“Y’all wanna hear a story about why me & this bitch here fell out? It’s kind of long but full of suspense.” So began a now celebrated 2015 Twitter thread by exotic dancer A’Ziah “Zola” King, detailing a Florida road trip that spirals from stripper sisterhood into a slow-motion car crash. It’s also the jumping-off point for Janicza Bravo’s uproarious movie adaptation of Zola’s 148-tweet social media opus. It’s a blast: a brash, aggressively showy joyride to the dark side. But it’s also that rarest of things: a film inspired by new media that deftly acknowledges the platform on which the story originally played out without becoming enslaved by it.

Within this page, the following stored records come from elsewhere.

===== config.mk =====
export PLATFORM = sky130hd
export DESIGN_NAME = mem_port_arbiter
export DESIGN_NICKNAME = d
export VERILOG_FILES = /design/src/rtl/mem_arb_pkg.sv /design/src/rtl/mem_port_arbiter.sv
export SDC_FILE = /design/constraint.sdc
export NUM_CORES = 1
export LEC_CHECK = 0
export ABC_AREA = 1
export BUFFER_PORTS_ARGS = -buffer_cell sky130_fd_sc_hd__buf_2
export CELL_PAD_IN_SITES_DETAIL_PLACEMENT = 0
export CELL_PAD_IN_SITES_GLOBAL_PLACEMENT = 1
export CORE_MARGIN = 3
export CORE_UTILIZATION = 31
export CTS_CLUSTER_SIZE = 25
export DETAILED_ROUTE_END_ITERATION = 8
export PLACE_DENSITY = 0.9
export SETUP_SLACK_MARGIN = 0.4
export SLEW_MARGIN = 40
export SYNTH_ARGS = -nofsm -noshare
export SYNTH_HDL_FRONTEND = slang
export SYNTH_SLANG_ARGS = --single-unit
export TNS_END_PERCENT = 5

===== constraint.sdc =====
create_clock -name clk -period 2.23 [get_ports clk]
set_clock_uncertainty 0.2 [all_clocks]
set_input_delay 0.3345 -clock clk [delete_from_list [all_inputs] [get_ports clk]]
set_output_delay 0.3345 -clock clk [all_outputs]
set_load 0.1 [all_outputs]

===== src/rtl/mem_arb_pkg.sv =====
// Shared types for the instruction/data memory port arbiter: FSM state
// encoding, grant identity and default bus widths.
package mem_arb_pkg;

  localparam int ADDR_W_DEF = 32;
  localparam int DATA_W_DEF = 32;

  typedef enum logic [1:0] {
    IDLE  = 2'd0,
    DATA  = 2'd1,
    FETCH = 2'd2,
    RESP  = 2'd3
  } state_t;

  typedef enum logic {
    GNT_DATA  = 1'b0,
    GNT_FETCH = 1'b1
  } grant_t;

endpackage


===== src/rtl/mem_port_arbiter.sv =====
// Arbitrates one shared single-port memory between the instruction-fetch
// and data ports; round-robin on ties, one access in flight at a time.
module mem_port_arbiter
  import mem_arb_pkg::*;
#(
  parameter int ADDR_W = ADDR_W_DEF,
  parameter int DATA_W = DATA_W_DEF
) (
  input  logic              clk,
  input  logic              reset_n,
  input  logic              if_req,
  input  logic [ADDR_W-1:0] if_addr,
  output logic [DATA_W-1:0] if_rdata,
  output logic              if_ack,
  input  logic              d_req,
  input  logic              d_we,
  input  logic [ADDR_W-1:0] d_addr,
  input  logic [DATA_W-1:0] d_wdata,
  output logic [DATA_W-1:0] d_rdata,
  output logic              d_ack,
  output logic              mem_en,
  output logic              mem_we,
  output logic [ADDR_W-1:0] mem_addr,
  output logic [DATA_W-1:0] mem_wdata,
  input  logic [DATA_W-1:0] mem_rdata,
  input  logic              mem_ready,
  output logic              stall
);

  state_t            state;
  state_t            state_nxt;
  grant_t            last_grant;
  grant_t            grant_nxt;
  logic              take;
  logic [ADDR_W-1:0] addr_q;
  logic [DATA_W-1:0] wdata_q;
  logic [DATA_W-1:0] rdata_q;
  logic              we_q;
  logic              busy;

  assign busy = (state == DATA) || (state == FETCH);

  always_comb begin
    state_nxt = state;
    grant_nxt = last_grant;
    take      = 1'b0;
    case (state)
      IDLE: begin
        // On a tie the side that did not win last time gets the memory.
        if (d_req && if_req) begin
          take      = 1'b1;
          grant_nxt = (last_grant == GNT_FETCH) ? GNT_DATA : GNT_FETCH;
        end else if (d_req) begin
          take      = 1'b1;
          grant_nxt = GNT_DATA;
        end else if (if_req) begin
          take      = 1'b1;
          grant_nxt = GNT_FETCH;
        end
        if (take) begin
          state_nxt = (grant_nxt == GNT_DATA) ? DATA : FETCH;
        end
      end
      DATA, FETCH: begin
        if (mem_ready) begin
          state_nxt = RESP;
        end
      end
      RESP:    state_nxt = IDLE;
      default: state_nxt = IDLE;
    endcase
  end

  always_ff @(posedge clk or negedge reset_n) begin
    if (!reset_n) begin
      state <= IDLE;
    end else begin
      state <= state_nxt;
    end
  end

  // last_grant doubles as the identity of the access currently in flight.
  always_ff @(posedge clk or negedge reset_n) begin
    if (!reset_n) begin
      last_grant <= GNT_FETCH;
      addr_q     <= '0;
      wdata_q    <= '0;
      we_q       <= 1'b0;
      rdata_q    <= '0;
    end else begin
      if (take) begin
        last_grant <= grant_nxt;
        if (grant_nxt == GNT_DATA) begin
          addr_q  <= d_addr;
          wdata_q <= d_wdata;
          we_q    <= d_we;
        end else begin
          addr_q  <= if_addr;
          wdata_q <= '0;
          we_q    <= 1'b0;
        end
      end
      if (busy && mem_ready) begin
        rdata_q <= mem_rdata;
      end
    end
  end

  assign mem_en    = busy;
  assign mem_we    = (state == DATA) && we_q;
  assign mem_addr  = addr_q;
  assign mem_wdata = wdata_q;

  assign d_ack     = (state == RESP) && (last_grant == GNT_DATA);
  assign if_ack    = (state == RESP) && (last_grant == GNT_FETCH);
  assign d_rdata   = rdata_q;
  assign if_rdata  = rdata_q;

  assign stall     = (if_req & ~if_ack) | (d_req & ~d_ack);

endmodule


==> impl_metrics.yaml <==
min_path:
  min_path_cells: 2
  holdCritPathClass: "primary input to flip-flop"
  worstHoldEndpoint: "d_rdata[30]$_DFFE_PN0P_"
  hold_start: "mem_rdata[30]"
route:
  drt-pass1-iter-count: 4
  drcViolationCount: 0
  vias: 4514
  drt-initial-drc-count: 171
  wl_um: 14300
  wire_per_inst_um: 14.1
  top_layer_used: "met4"
  routedLengthMet1_um: 5660
  dr_wl_met3_um: 1130
  postRouteAntennaNets: 0
  dr_wl_met2_um: 7120
  drt-vias-per-instance: 4.47
synthesis:
  synthesis.area_um2: 4830
  synthFlopType: "dfrtp_1"
  syn_area_per_cell_um2: 8.64
  synthArstFlopShare_pct: 100
  synth-seq-cells: 100
  synthDistinctLibCells: 21
  syn_inst: 559
  yosys_warnings: 0
  yosysSeqAreaShare_pct: 51.9
  mappedNetlistNets: 697
  synth-edff-count: 0
worst_setup_path:
  worstReg2RegStart: "state[1]$_DFFE_PN0P_"
  rr_worst_depth: 8
  cp.arrival_ps: 1470
  worstSetupEndpointType: "primary output"
  r2r-end: "mem_addr[11]$_DFFE_PN0P_"
  ff2ff_setup_slack_ps: 410
  crit_required_ps: 1700
  cp-start-kind: "flip-flop"
  crit_type: "flip-flop to primary output"
  path_max_fanout: 4
sta:
  clock.fmax_mhz: 499
  final.min_clock_period_ps: 2000
  worst_pin_slew_ps: 541
  max_slew_margin_pct: 64.0
  hold_viol: 0
  slew_viol_final: 0
  holdWs_ps: 22.2
  period_share_pct: 89.8
  rsz0062_at_grt: "yes"
  final-setup-viol-count: 0
grt:
  grt_max_degree: 101
  grt-ovfl-total: 0
  globalRouteTotalUtil_pct: 16.2
  antenna_found_initial: 1
  grt_pass1_wl_um: 21500
  first_global_vias: 4291
final_layout:
  final_util_pct: 46.1
  drive_above_1_share_pct: 41.2
  regArea_um2: 2500
  multiInputGateArea_um2: 1680
  final_nets: 959
  fillCellCount: 1451
  areaGrowthSynthToFinish_pct: 41.9
floorplan:
  io-pin-count: 267
  fp.coreArea_um2: 14900
  die_area_um2: 17100
  die_w_um: 131
  initial_utilization_pct: 32.5
  die_y_um: 131
  core.rowCount: 44
place:
  dp_hpwl_um: 9850
  gp_congestion: 0.738
  portBuffers: 266
clocking:
  cts.reportedPaths.clkPinSlew_ps: 70
  cts_tree: "built"
  cts.sinks: 100
  cts_buffers: 9
  clock_latency_ps: 340
  clock_path_buffers: 2
  cts_htree_levels: 3
  clockRootBuffer: "clkbuf_16"
outcome:
  outcome: "complete, no violations"
flow_run:
  maxCapViolations: 0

Language is a living thing. It breaks and remakes itself, takes on by osmosis the cultural influences that flow around it. And likewise, the way we as individuals tell our stories evolves, never more rapidly than in the past decade or so – changes accelerated and magnified by technology. It’s something cinema has frequently failed to adapt to, tending to lag behind swift-moving cultural fluctuations. For every Host – the chilling Zoom horror made during lockdown – there’s a film such as Profile (also released last week), which unfolds entirely on computer screens to gimmicky effect.
What makes this particular adaptation, co-written by Bravo and Jeremy O Harris, sing is the fact that, while it winks at Twitter with a smattering of emojis, it’s the legitimacy of Zola’s voice, rather than the means of its dissemination, which is prioritised. This is crucial, as it soon becomes clear that Zola’s is the only truly authentic voice in the film; other characters adopt accents and switch personas to suit their needs with the same ease that Zola and her fellow dancers swap costumes each night.
Key to bringing Zola truthfully to life is a full-on, fleshed-out performance from Taylour Paige, as magnetic as she is sympathetic as a young woman forced to negotiate a sleazy netherworld populated by dangerous men and their hair-trigger egos. When she meets Stefani (a courageous Riley Keough) there’s an instant connection. Mica Levi’s score (one of the film’s other key assets) is a dreamy, feathery harp refrain, elated and as light as air. Such is the swell of instant kinship that Zola is carried along on the high, agreeing the next day to embark on a working weekend break, dancing the high-paying strip joints of Tampa and partying. Along for the ride is Stefani’s cluelessly gauche boyfriend, Derrek (Nicholas Braun), and her roommate, known as X (Colman Domingo, chilling and brilliant), who, we soon learn, is also unhealthily involved in her business interests.
Twenty hours into the road trip down to Florida and the shine is already dulling on the friendship between Zola and Stefani. The latter’s appropriation of Black vernacular fails to conceal the fact that she’s also kind of racist. As Stefani scrolls through her repertoire of toxic stripper anecdotes, Zola barricades herself behind a wall of sarcasm, sporadically firing off a tart put-down. “Were you home-schooled?” she snaps at Derrek at one point. A doofus like Derrek is easy to handle, but X is a different matter. When Zola stands her ground against him, his voice drops in register and takes on a snarling Nigerian accent. Levi’s eloquent score loses its soft airiness and sharpens with brittle electronic edges; the agitated editing shares something of the rattling energy of Sean Baker’s Tangerine. It becomes clear that this road trip is sex trafficking by another name, and Zola’s streetwise sharp wits are her best hope of getting out unscathed.